American television host (1913–1988)

Charlotte Peters (1913 – December 28, 1988), née Wiedmann, was a television show host based in St. Louis, Missouri. She was the first woman in St. Louis to have a live talk show.

== Early life ==
Peters attended school through eighth grade.

She was a housewife in Webster Groves, Missouri, when she made appearances on To The Ladies, a midday St. Louis talk show. Her entertainment career developed further when she heard an advertisement for auditions for amateurs for television; she won the contest. She contacted impresario Billy Rose and auditioned for him. He offered her a one-year contract, but she did not want to go to New York, so she declined.

== The Charlotte Peters Show ==
The Charlotte Peters Show was a weekday live variety television show. It aired at noon on KSD-TV from 1956 to 1964 and then on KTVI until 1970. It was unrehearsed and much audience participation was involved.

While the show focused on local personalities, Peters had celebrities on the show occasionally, including Eddie Fisher, Bob Hope, Minnesota Fats, and Alfred Hitchcock. Jonathan Winters said it was the fastest-moving television show he had ever seen.

Stan Kann served as musical director and co-host of the show. Phyllis Diller substituted for Peters in 1963.
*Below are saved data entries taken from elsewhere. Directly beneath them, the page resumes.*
**config.mk**
```make
export PLATFORM = sky130hd
export DESIGN_NAME = dex_header_adler32_check
export DESIGN_NICKNAME = d
export VERILOG_FILES = /design/src/hdl/dexhc_pkg.sv /design/src/hdl/dex_header_adler32_check.sv
export SDC_FILE = /design/constraint.sdc
export NUM_CORES = 1
export LEC_CHECK = 0
export BUFFER_PORTS_ARGS = -buffer_cell sky130_fd_sc_hd__buf_4
export CORE_AREA = 2 2 189 191
export DETAILED_ROUTE_END_ITERATION = 6
export DIE_AREA = 0 0 191 193
export PLACE_DENSITY = 0.54
export SETUP_SLACK_MARGIN = 0.4
export SYNTH_ARGS = -nofsm -noshare
export SYNTH_HDL_FRONTEND = slang
export SYNTH_SLANG_ARGS = --single-unit
```
**constraint.sdc**
```tcl
create_clock -name clk -period 6.8 [get_ports clk]
set_input_delay 0.34 -clock clk [delete_from_list [all_inputs] [get_ports clk]]
set_output_delay 0.34 -clock clk [all_outputs]
set_load 0.02 [all_outputs]
```
**src/hdl/dexhc_pkg.sv**
```systemverilog
// ----------------------------------------------------------------------------
// dexhc_pkg
// Constants for the executable image header and Adler-32 check.
// ----------------------------------------------------------------------------
package dexhc_pkg;

	localparam int unsigned BYTE_W  = 8;
	localparam int unsigned SUM_W   = 32;
	localparam int unsigned HALF_W  = 16;
	localparam int unsigned COUNT_W = 32;

	localparam logic [HALF_W-1:0]  ADLER_MOD  = 16'd65521;
	localparam logic [COUNT_W-1:0] HEADER_LEN = 32'd112;
	localparam logic [31:0]        ENDIAN_TAG = 32'h1234_5678;

	// magic and version characters
	localparam logic [BYTE_W-1:0] CH_D    = 8'h64;
	localparam logic [BYTE_W-1:0] CH_E    = 8'h65;
	localparam logic [BYTE_W-1:0] CH_X    = 8'h78;
	localparam logic [BYTE_W-1:0] CH_NL   = 8'h0a;
	localparam logic [BYTE_W-1:0] CH_0    = 8'h30;
	localparam logic [BYTE_W-1:0] CH_3    = 8'h33;
	localparam logic [BYTE_W-1:0] CH_4    = 8'h34;
	localparam logic [BYTE_W-1:0] CH_5    = 8'h35;
	localparam logic [BYTE_W-1:0] CH_7    = 8'h37;
	localparam logic [BYTE_W-1:0] CH_8    = 8'h38;
	localparam logic [BYTE_W-1:0] CH_9    = 8'h39;

	// word slots, as byte offset divided by four
	localparam logic [29:0] SLOT_CHECKSUM = 30'd2;
	localparam logic [29:0] SLOT_SIZE     = 30'd8;
	localparam logic [29:0] SLOT_HDR_LEN  = 30'd9;
	localparam logic [29:0] SLOT_ENDIAN   = 30'd10;

	// first offset covered by the checksum
	localparam logic [COUNT_W-1:0] SUM_START = 32'd12;

	// result status codes
	localparam logic STATUS_PASS = 1'b0;
	localparam logic STATUS_FAIL = 1'b1;

endpackage

```
**src/hdl/dex_header_adler32_check.sv**
```systemverilog
// ----------------------------------------------------------------------------
// dex_header_adler32_check
// Streaming header check and Adler-32 verify for one executable image.
// ----------------------------------------------------------------------------
// Usage:
//   Feed image bytes in file order on the s_ channel, one byte per item, with
//   s_tlast high on the final byte. Header fields (magic, version, header
//   length, endian tag) are checked as they pass, size at the last byte, and
//   an Adler-32 is kept over every byte from offset 12 on.
//   Only the last byte of an image produces a result on the m_ channel:
//   m_tuser is the status (0 pass, 1 fail), m_tdata the computed checksum.
//   After the result, all image state returns to its start values.
// Timing:
//   One byte per cycle sustained while no last byte waits on a pending result.
//   Each byte is held in the input register; the header compare and the two-add
//   Adler update lie between that register and the state/result registers.
//   m_tvalid rises as the last byte moves on into the result register.
// Reset and stall:
//   arst_n clears image state and valid bits (m_tvalid). While m_tvalid waits on
//   m_tready, non-last bytes keep flowing; a last byte of the next image is
//   held in the input register until the pending result is taken.
// ----------------------------------------------------------------------------
module dex_header_adler32_check
	import dexhc_pkg::*;
(
	input  logic              clk,
	input  logic              arst_n,
	input  logic              s_tvalid,
	output logic              s_tready,
	input  logic [BYTE_W-1:0] s_tdata,   // [7:0] data_byte
	input  logic              s_tlast,   // last_byte
	output logic              m_tvalid,
	input  logic              m_tready,
	output logic [SUM_W-1:0]  m_tdata,   // [31:0] computed_checksum
	output logic [0:0]        m_tuser    // [0] status
);

	function automatic logic hdr_ok(
		input logic [COUNT_W-1:0] pos,
		input logic [BYTE_W-1:0]  b,
		input logic [BYTE_W-1:0]  vmid
	);
		logic        ok;
		logic [31:0] sh;
		ok = 1'b1;
		sh = '0;
		case (pos)
			32'd0: ok = (b == CH_D);
			32'd1: ok = (b == CH_E);
			32'd2: ok = (b == CH_X);
			32'd3: ok = (b == CH_NL);
			32'd4: ok = (b == CH_0);
			32'd5: ok = (b == CH_3) || (b == CH_4);
			32'd6: begin
				if (vmid == CH_3)
					ok = (b == CH_5) || (b == CH_7) || (b == CH_8) || (b == CH_9);
				else
					ok = (vmid == CH_4) && (b == CH_0);
			end
			32'd7: ok = (b == '0);
			default: begin
				if (pos[COUNT_W-1:2] == SLOT_HDR_LEN) begin
					sh = HEADER_LEN >> {pos[1:0], 3'b000};
					ok = (b == sh[BYTE_W-1:0]);
				end else if (pos[COUNT_W-1:2] == SLOT_ENDIAN) begin
					sh = ENDIAN_TAG >> {pos[1:0], 3'b000};
					ok = (b == sh[BYTE_W-1:0]);
				end
			end
		endcase
		return ok;
	endfunction

	// input register
	logic              valid_s1;
	logic [BYTE_W-1:0] byte_s1;
	logic              last_s1;

	// result register
	logic              valid_s2;
	logic [SUM_W-1:0]  sum_s2;
	logic              status_s2;

	// image state
	logic [HALF_W-1:0]  low_q, high_q;
	logic [COUNT_W-1:0] count_q, declared_q;
	logic [SUM_W-1:0]   stored_q;
	logic [BYTE_W-1:0]  vmid_q;
	logic               fmt_ok_q;

	// next-state values
	logic [HALF_W-1:0]  low_n, high_n;
	logic [HALF_W:0]    low_sum, high_sum;
	logic [COUNT_W-1:0] count_n, declared_n;
	logic [SUM_W-1:0]   stored_n, sum_n;
	logic [BYTE_W-1:0]  vmid_n;
	logic               fmt_ok_n, pass_n;
	logic               advance;

	// a last byte needs the result register free
	assign advance  = valid_s1 && (!last_s1 || !valid_s2 || m_tready);
	assign s_tready = !valid_s1 || advance;

	always_comb begin
		count_n    = count_q;
		fmt_ok_n   = fmt_ok_q;
		vmid_n     = vmid_q;
		stored_n   = stored_q;
		declared_n = declared_q;
		low_n      = low_q;
		high_n     = high_q;
		low_sum    = '0;
		high_sum   = '0;

		if (&count_q)
			fmt_ok_n = 1'b0;
		else
			count_n = count_q + 32'd1;

		if (count_q == 32'd5)
			vmid_n = byte_s1;
		if (!hdr_ok(count_q, byte_s1, vmid_q))
			fmt_ok_n = 1'b0;

		if (count_q[COUNT_W-1:2] == SLOT_CHECKSUM)
			stored_n[{count_q[1:0], 3'b000} +: BYTE_W] = byte_s1;
		if (count_q[COUNT_W-1:2] == SLOT_SIZE)
			declared_n[{count_q[1:0], 3'b000} +: BYTE_W] = byte_s1;

		if (count_q >= SUM_START) begin
			low_sum = {1'b0, low_q} + {{(HALF_W+1-BYTE_W){1'b0}}, byte_s1};
			if (low_sum >= {1'b0, ADLER_MOD})
				low_sum = low_sum - {1'b0, ADLER_MOD};
			low_n    = low_sum[HALF_W-1:0];
			high_sum = {1'b0, high_q} + {1'b0, low_n};
			if (high_sum >= {1'b0, ADLER_MOD})
				high_sum = high_sum - {1'b0, ADLER_MOD};
			high_n   = high_sum[HALF_W-1:0];
		end

		sum_n  = {high_n, low_n};
		pass_n = fmt_ok_n && (count_n >= HEADER_LEN) && (count_n == declared_n) &&
			(sum_n == stored_n);
	end

	always_ff @(posedge clk or negedge arst_n) begin
		if (!arst_n) begin
			valid_s1 <= 1'b0;
		end else if (s_tready) begin
			valid_s1 <= s_tvalid;
		end
	end

	always_ff @(posedge clk) begin
		if (s_tready) begin
			byte_s1 <= s_tdata;
			last_s1 <= s_tlast;
		end
	end

	always_ff @(posedge clk or negedge arst_n) begin
		if (!arst_n) begin
			low_q      <= 16'd1;
			high_q     <= '0;
			count_q    <= '0;
			fmt_ok_q   <= 1'b1;
			vmid_q     <= '0;
			stored_q   <= '0;
			declared_q <= '0;
		end else if (advance) begin
			if (last_s1) begin
				// start over for the next image
				low_q      <= 16'd1;
				high_q     <= '0;
				count_q    <= '0;
				fmt_ok_q   <= 1'b1;
				vmid_q     <= '0;
				stored_q   <= '0;
				declared_q <= '0;
			end else begin
				low_q      <= low_n;
				high_q     <= high_n;
				count_q    <= count_n;
				fmt_ok_q   <= fmt_ok_n;
				vmid_q     <= vmid_n;
				stored_q   <= stored_n;
				declared_q <= declared_n;
			end
		end
	end

	always_ff @(posedge clk or negedge arst_n) begin
		if (!arst_n) begin
			valid_s2 <= 1'b0;
		end else if (advance && last_s1) begin
			valid_s2 <= 1'b1;
		end else if (m_tready) begin
			valid_s2 <= 1'b0;
		end
	end

	always_ff @(posedge clk) begin
		if (advance && last_s1) begin
			sum_s2    <= sum_n;
			status_s2 <= pass_n ? STATUS_PASS : STATUS_FAIL;
		end
	end

	assign m_tvalid = valid_s2;
	assign m_tdata  = sum_s2;
	assign m_tuser  = status_s2;

endmodule

```
### Yosys cells after proc, flatten, opt, wreduce, memory -nomap -nowiden

Cells that the tools add are included.

| storage, ports and cells | value |
|---|---|
| bits in registers | 181 |
| bits of input ports | 13 |
| output and inout bits | 35 |

| operators by class | value |
|---|---|
| mux-type cells | 27 |
| $add $sub $neg | 6 |
| shifts and indexed selects | 4 |
| equality and inequality tests | 28 |
| reduce and logical (&&, ||, !) cells | 22 |
| magnitude comparators | 4 |

Operator list:

| operator | number |
|---|---|
| $mux 32 | 6 |
| $eq 32x3->1 const B | 4 |
| $mux 16 | 7 |
| $eq 30x4->1 const B | 3 |
| $eq 8x6->1 const B | 9 |
| $bwmux 32 | 2 |
| $eq 32x2->1 const B | 2 |
| $eq 32x32->1 | 2 |
| $ge 17x16->1 const B | 2 |
| $add 32x1->32 const B | 1 |
| $eq 32x1->1 const B | 1 |
| $ge 32x4->1 const B | 1 |
| $ge 32x7->1 const B | 1 |
| $logic_not 32->1 | 1 |
| $reduce_and 32->1 | 1 |
| $shift 8x7->32 const A | 1 |
| $shiftx 8x7->32 | 1 |
| $sub 16x16->16 const B | 2 |
| $eq 30x2->1 const B | 1 |
| $shr 29x5->8 const A | 1 |
| $eq 8x7->1 const B | 3 |
| $add 16x16->17 | 1 |
| $add 16x8->17 | 1 |
| $eq 8x8->1 | 2 |
| 12 further kinds | 35 |

### Depth between registers and ports, before layout

| logic depth | value |
|---|---|
| depth after elaboration | 11 |
| gate-level depth with buffers | 27 |
| depth with buffers taken out | 26 |

### Worst setup path after synthesis

Ideal clock, no wire load.

| timing path | value |
|---|---|
| path type | flip-flop to flip-flop |
| start | reg low_q[0] |
| end | reg status_s2 (netlist: m_tuser) (data pin) |
| data arrival time | 6,969 ps |
| required time | 6,529 ps |
| stages on the path, launching flop included | 25 |
| setup time | 271 ps |
| slack | -439 ps |
| cell sequence | dfstp_2 ha_1 fa_1 a211oi_1 o31ai_1 nor3b_1 o31ai_1 or4_1 o21bai_1 xnor2_1 ha_1 inv_1 fa_1 nand3b_1 a211oi_1 nor3_1 xor2_1 or3b_2 nor4b_1 nor3b_1 mux2i_1 o21ai_0 a2111oi_0 nor4b_1 nand4_1 |

| on the way | value |
|---|---|
| word-level cells in the longest chain between the ends | 11 |
| elaborated cells between the ends (all ways) | 14 |

RTL lines:

| what | RTL line | source |
|---|---|---|
| start, declared | dex_header_adler32_check.sv:85 | `logic [HALF_W-1:0] low_q, high_q;` |
| start signal, assigned | dex_header_adler32_check.sv:181 | `low_q <= low_n;` |
| $add 16x8->17 | dex_header_adler32_check.sv:131 | `low_sum = {1'b0, low_q} + {{(HALF_W+1-BYTE_W){1'b0}}, byte_s1};` |
| $sub 16x16->16 or $ge 17x16->1 (tied branches) | dex_header_adler32_check.sv:133, dex_header_adler32_check.sv:132 |  |
| $mux 16 | dex_header_adler32_check.sv:132 | `if (low_sum >= {1'b0, ADLER_MOD})` |
| $mux 16 | dex_header_adler32_check.sv:130 | `if (count_q >= SUM_START) begin` |
| $add 16x16->17 | dex_header_adler32_check.sv:135 | `high_sum = {1'b0, high_q} + {1'b0, low_n};` |
| $sub 16x16->16 or $ge 17x16->1 (tied branches) | dex_header_adler32_check.sv:137, dex_header_adler32_check.sv:136 |  |
| $mux 16 | dex_header_adler32_check.sv:136 | `if (high_sum >= {1'b0, ADLER_MOD})` |
| $mux 16 | dex_header_adler32_check.sv:130 |  |
| $eq 32x32->1 (*) | dex_header_adler32_check.sv:143 | `(sum_n == stored_n);` |
| $logic_and 1x1->1 (*) | dex_header_adler32_check.sv:142 | `pass_n = fmt_ok_n && (count_n >= HEADER_LEN) && (count_n == declared_n) &&` |
| $mux 1 (*) | dex_header_adler32_check.sv:205 | `status_s2 <= pass_n ? STATUS_PASS : STATUS_FAIL;` |
| end signal, assigned | dex_header_adler32_check.sv:205 |  |
| end, declared | dex_header_adler32_check.sv:82 | `logic status_s2;` |

Every way passes the cells marked *; elsewhere a longest branch is shown, timed or not. The select of a mux whose other input is x is not followed.
A chain may end at the register's enable or synchronous reset.

### Worst setup path in the final report

| timing path | value |
|---|---|
| start | reg byte_s1[0] |
| end | reg status_s2 (netlist: m_tuser) (data pin) |

| on the way | value |
|---|---|
| word-level cells in the longest chain between the ends | 11 |
| elaborated cells between the ends (all ways) | 46 |

RTL lines:

| what | RTL line | source |
|---|---|---|
| start, declared | dex_header_adler32_check.sv:76 | `logic [BYTE_W-1:0] byte_s1;` |
| start signal, assigned | dex_header_adler32_check.sv:156 | `byte_s1 <= s_tdata;` |
| $add 16x8->17 or $eq 8x6->1 (tied branches) | dex_header_adler32_check.sv:131, dex_header_adler32_check.sv:56 |  |
| $sub 16x16->16, or another cell as far along | dex_header_adler32_check.sv:133 | `low_sum = low_sum - {1'b0, ADLER_MOD};` |
| $mux 16 or $logic_or 1x1->1 (tied branches) | dex_header_adler32_check.sv:132, dex_header_adler32_check.sv:56 |  |
| $mux 16 or $logic_or 1x1->1 (tied branches) | dex_header_adler32_check.sv:130, dex_header_adler32_check.sv:56 |  |
| $add 16x16->17 or $mux 1 (tied branches) | dex_header_adler32_check.sv:135, dex_header_adler32_check.sv:55 |  |
| $sub 16x16->16, or another cell as far along | dex_header_adler32_check.sv:137 | `high_sum = high_sum - {1'b0, ADLER_MOD};` |
| $mux 16 or $mux 1 (tied branches) | dex_header_adler32_check.sv:136, dex_header_adler32_check.sv:122 |  |
| $mux 16 or $logic_and 1x1->1 (tied branches) | dex_header_adler32_check.sv:130, dex_header_adler32_check.sv:142 |  |
| $eq 32x32->1 or $logic_and 1x1->1 (tied branches) | dex_header_adler32_check.sv:143, dex_header_adler32_check.sv:142 |  |
| $logic_and 1x1->1 (*) | dex_header_adler32_check.sv:142 |  |
| $mux 1 (*) | dex_header_adler32_check.sv:205 |  |

Marks and branches as above.

==> metrics.yaml <==
rr_startpoint: "byte_s1[0]$_DFFE_PP_"
synth_edf_count: 42
antenna_found_initial: 0
portBuffers: 47
synth_cell_types: 83
dp_hpwl_mm: 35.9
synth_area_sq_um: 13700
vias: 13267
timing.final.crit_share: 0.967
seq_area_frac_synth: 0.346
grt_max_degree: 76
max_stage_delay_ns: 0.54
row_count: 69
reg2reg_slack_ns: 0.23
final.setup.tns_ns: 0
clock_path_buffers: 2
cts_num_sinks: 181
grt-ovfl-total: 0
r2r_cells: 27
synthArstFlopShare: 0.768
finalCriticalPeriod_ns: 6.57
first_pass_iters: 5
cap_viol_max_count: 0
die_w_um: 191
pin_count: 48
synth_fp_nets: 1737
fmax_ghz: 0.152
cts_tree: "built"
grtUsageTotal: 0.272
die-height_um: 193
yosysTopAreaCell: "dfrtp_1"
core_area_sq_um: 35000
outcome: "complete, no violations"
syn_inst: 1677
cts_made_buffers: 17
rsz0062_at_grt: "yes"
setup.worst_path.start_class: "flip-flop"
ant_nets: 0
cp_max_fo: 5
min_path_type: "in -> reg"
grt_pass1_wl_mm: 76.2
leakage_nw: 6.64
layout.nets: 1841
ir_drop_uv: 231
path_clk_slew_ns: 0.08
antenna_cells: 0
routed_via_density: 5.88
path_class: "reg -> reg"
finalSetupViolations: 0
cts_max_level: 4
avgSynthCellArea_sq_um: 8.18
total_power_mw: 6.46
holdPathStages: 1
regToRegEndpoint: "m_tuser$_DFFE_PP_"
cpLargestDelayFamily: "compound AO/OA/AOI/OAI gates"
synthFlopType: "dfrtp_1"
holdCritStartpoint: "s_tlast"
die_area_sq_um: 36900
finalHoldViolCount: 0
syn2layout_area_growth_pct: 20.4
post-route-drc-count: 0
setup_ws_ns: 0.226
crit_buf_inv: 3
gp_congestion: 0.959
root_buffer: "clkbuf_16"
p_per_area_nw_per_um2: 391
crit_arrival_ns: 6.77
end_kind: "flip-flop"
synthTopCellsByArea: "dfrtp_1 (25%), edfxtp_1 (9.2%), nand2_1 (6.8%), xnor2_1 (5.4%), o21ai_0 (5.3%)"
tightest_slew_ns: 1.15
drive_gt1_frac: 0.181
final_max_slew_viol_count: 0
synth-seq-cells: 181
worstHoldEndpoint: "last_s1$_DFFE_PP_"
first_iter_violations: 1076
clk_latency_ns: 0.46
yosysWarnings: 0
slew_headroom: 0.234
wl_per_cell_um: 21.9
yosysTopAreaCellShare: 0.250
grt_pass1_vias: 12594
start_util: 0.392
cp_slowest_cell: "or4_4"
routed_wl_mm: 49.3
post-place-ws_ns: -0.184
required_ns: 7.00
clock_skew_ns: 0.0184
==> cell usage after synthesis (6+ instances only) <==
master    count
nor2b_1      16
ha_1         45
nand4_1      25
o21ai_0     144
o22ai_1      12
xnor2_1      84
or4_1         9
nor2_1      109
inv_1        38
a21oi_1     113
and3_1       23
dfrtp_1     137
nand2b_1     15
nand2_1     248
a22oi_1      28
or3_1         7
a211oi_1     13
nand3_1      50
and2_1       38
nand3b_1     10
nor3_1       41
o21a_1       11
and4_1        8
nor4_1       26
or2_2         6
a31oi_1      14
xor2_1       61
a22o_1       36
edfxtp_1     42
nor3b_1       9
o22a_1        6
clkbuf_1     98
o31ai_1      19
o211ai_1     14
mux2i_1      31
==> logic make-up (layout without fill, tap and decap cells) <==
kind of cell,Yosys count,after routing,share of synthesized area
simple gates,662,662,0.238
compound gates,462,463,0.212
flops,181,181,0.346
xor+xnor,145,145,0.0926
buf+inv,144,260,0.0416
fa+ha+maj,47,47,0.0440
mux,36,36,0.0267
==> power by group <==
part	switching [mW]	internal [mW]
logic	2.29	1.70
clock network	0.503	0.543
registers	0.140	1.29
total	2.93	3.53
==> registers in the layout, indices dropped and copies added (netlist names) <==
register    count
count_q        32
declared_q     32
m_tdata        32
stored_q       32
high_q         16
low_q          16
byte_s1         8
vmid_q          8
fmt_ok_q        1
last_s1         1
m_tuser         1
m_tvalid        1
valid_s1        1
==> cell usage in the layout (no fill, tap or decap), types with 11 or more instances in the layout <==
| cell type | synthesis | routed |
|---|---|---|
| nand2_1 | 248 | 240 |
| buf_4 | 1 | 180 |
| dfrtp_1 | 137 | 137 |
| o21ai_0 | 144 | 136 |
| a21oi_1 | 113 | 107 |
| nor2_1 | 109 | 106 |
| xnor2_1 | 84 | 74 |
| xor2_1 | 61 | 60 |
| nand3_1 | 50 | 48 |
| edfxtp_1 | 42 | 42 |
| and2_1 | 38 | 38 |
| ha_1 | 45 | 38 |
| inv_1 | 38 | 36 |
| nor3_1 | 41 | 36 |
| a22o_1 | 36 | 36 |
| a22oi_1 | 28 | 28 |
| mux2i_1 | 31 | 27 |
| nand4_1 | 25 | 25 |
| nor4_1 | 26 | 24 |
| and3_1 | 23 | 23 |
| clkbuf_16 | 0 | 18 |
| nor2b_1 | 16 | 15 |
| o31ai_1 | 19 | 15 |
| o211ai_1 | 14 | 14 |
| nand2b_1 | 15 | 14 |
| o22ai_1 | 12 | 12 |
| o21a_1 | 11 | 11 |
==> timing repair <==
item	4_1_cts	5_1_grt
resized for setup	33	60
hold buffers	1	0
pin swaps	20	8
hold endpoints to repair	62	0
cloned	1	0
setup endpoints to repair	24	30
buffers inserted	14	10
==> metal layers <==
| metal | track usage | part of all wire | vias up |
|---|---|---|---|
| met5 | 0 | 0 | - |
| met4 | 0.0820 | 0.029 | 0 |
| met3 | 0.0329 | 0.046 | 70 |
| met2 | 0.463 | 0.48 | 424 |
| met1 | 0.361 | 0.44 | 6513 |
| li1 | - | - | 6260 |
==> area by class of cell <==
| type | count | area (sq um) |
|---|---|---|
| clock buffers | 20 | 458 |
| repair buffers | 190 | 1460 |
| fillers | 3446 | 18400 |
| multi-input cells | 1353 | 9010 |
| well taps | 461 | 577 |
| flip-flops and latches | 181 | 4740 |
| clock inverters | 12 | 134 |
| inverters | 38 | 143 |
==> through the flow <==
step / cells / hold WS, ns / instance area [sq um] / util
after detailed placement: 2197 / 0.406 / 15200 / 0.436
final: 2255 / 0.0602 / 16500 / 0.473
after global routing: 2255 / 0.0420 / 16500 / 0.473
after CTS: 2245 / 0.0445 / 16100 / 0.461
after floorplan: 1677 / 0.0444 / 13800 / -
after global placement: 2197 / 0.403 / 15200 / 0.436
==> worst max-delay path by stage <==
stage	startpoint	to	slack, ns	cells past startpoint
2_1_floorplan	low_q[0]$_DFFE_PN1P_	m_tuser$_DFFE_PP_	0.40	24
3_3_place_gp	byte_s1[0]$_DFFE_PP_	m_tuser$_DFFE_PP_	-0.13	26
3_5_place_dp	byte_s1[0]$_DFFE_PP_	m_tuser$_DFFE_PP_	-0.18	26
4_1_cts	low_q[0]$_DFFE_PN1P_	m_tuser$_DFFE_PP_	0.30	25
5_1_grt	low_q[0]$_DFFE_PN1P_	m_tuser$_DFFE_PP_	-0.04	26
6_report	byte_s1[0]$_DFFE_PP_	m_tuser$_DFFE_PP_	0.23	27
Note: power is estimated with default switching activity, not from simulation.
When the show's run ended, it was one of the few remaining daytime variety shows still on the air. The final episode aired on July 10, 1970. Peters had urged viewers not to attend the Festival of Life that yippies were hosting in Forest Park. Some one hundred protesters showed up at KTVI. Peters was informed of her show's cancellation that day. Station management said that viewership had been down.

== Personal life and death ==
Peters' husband, William Peters, died in 1974.

Her son, Mike Peters, is a Pulitzer Prize-winning cartoonist of Mother Goose and Grimm fame. Her daughter Patricia Schwarz's family operated Charlotte's Rib, a barbecue restaurant named after Peters, in Ballwin, Missouri.

Peters died in 1988 in Northwoods, Missouri, at a nursing home where she had lived for several years. She was buried at Resurrection Cemetery in Affton, Missouri.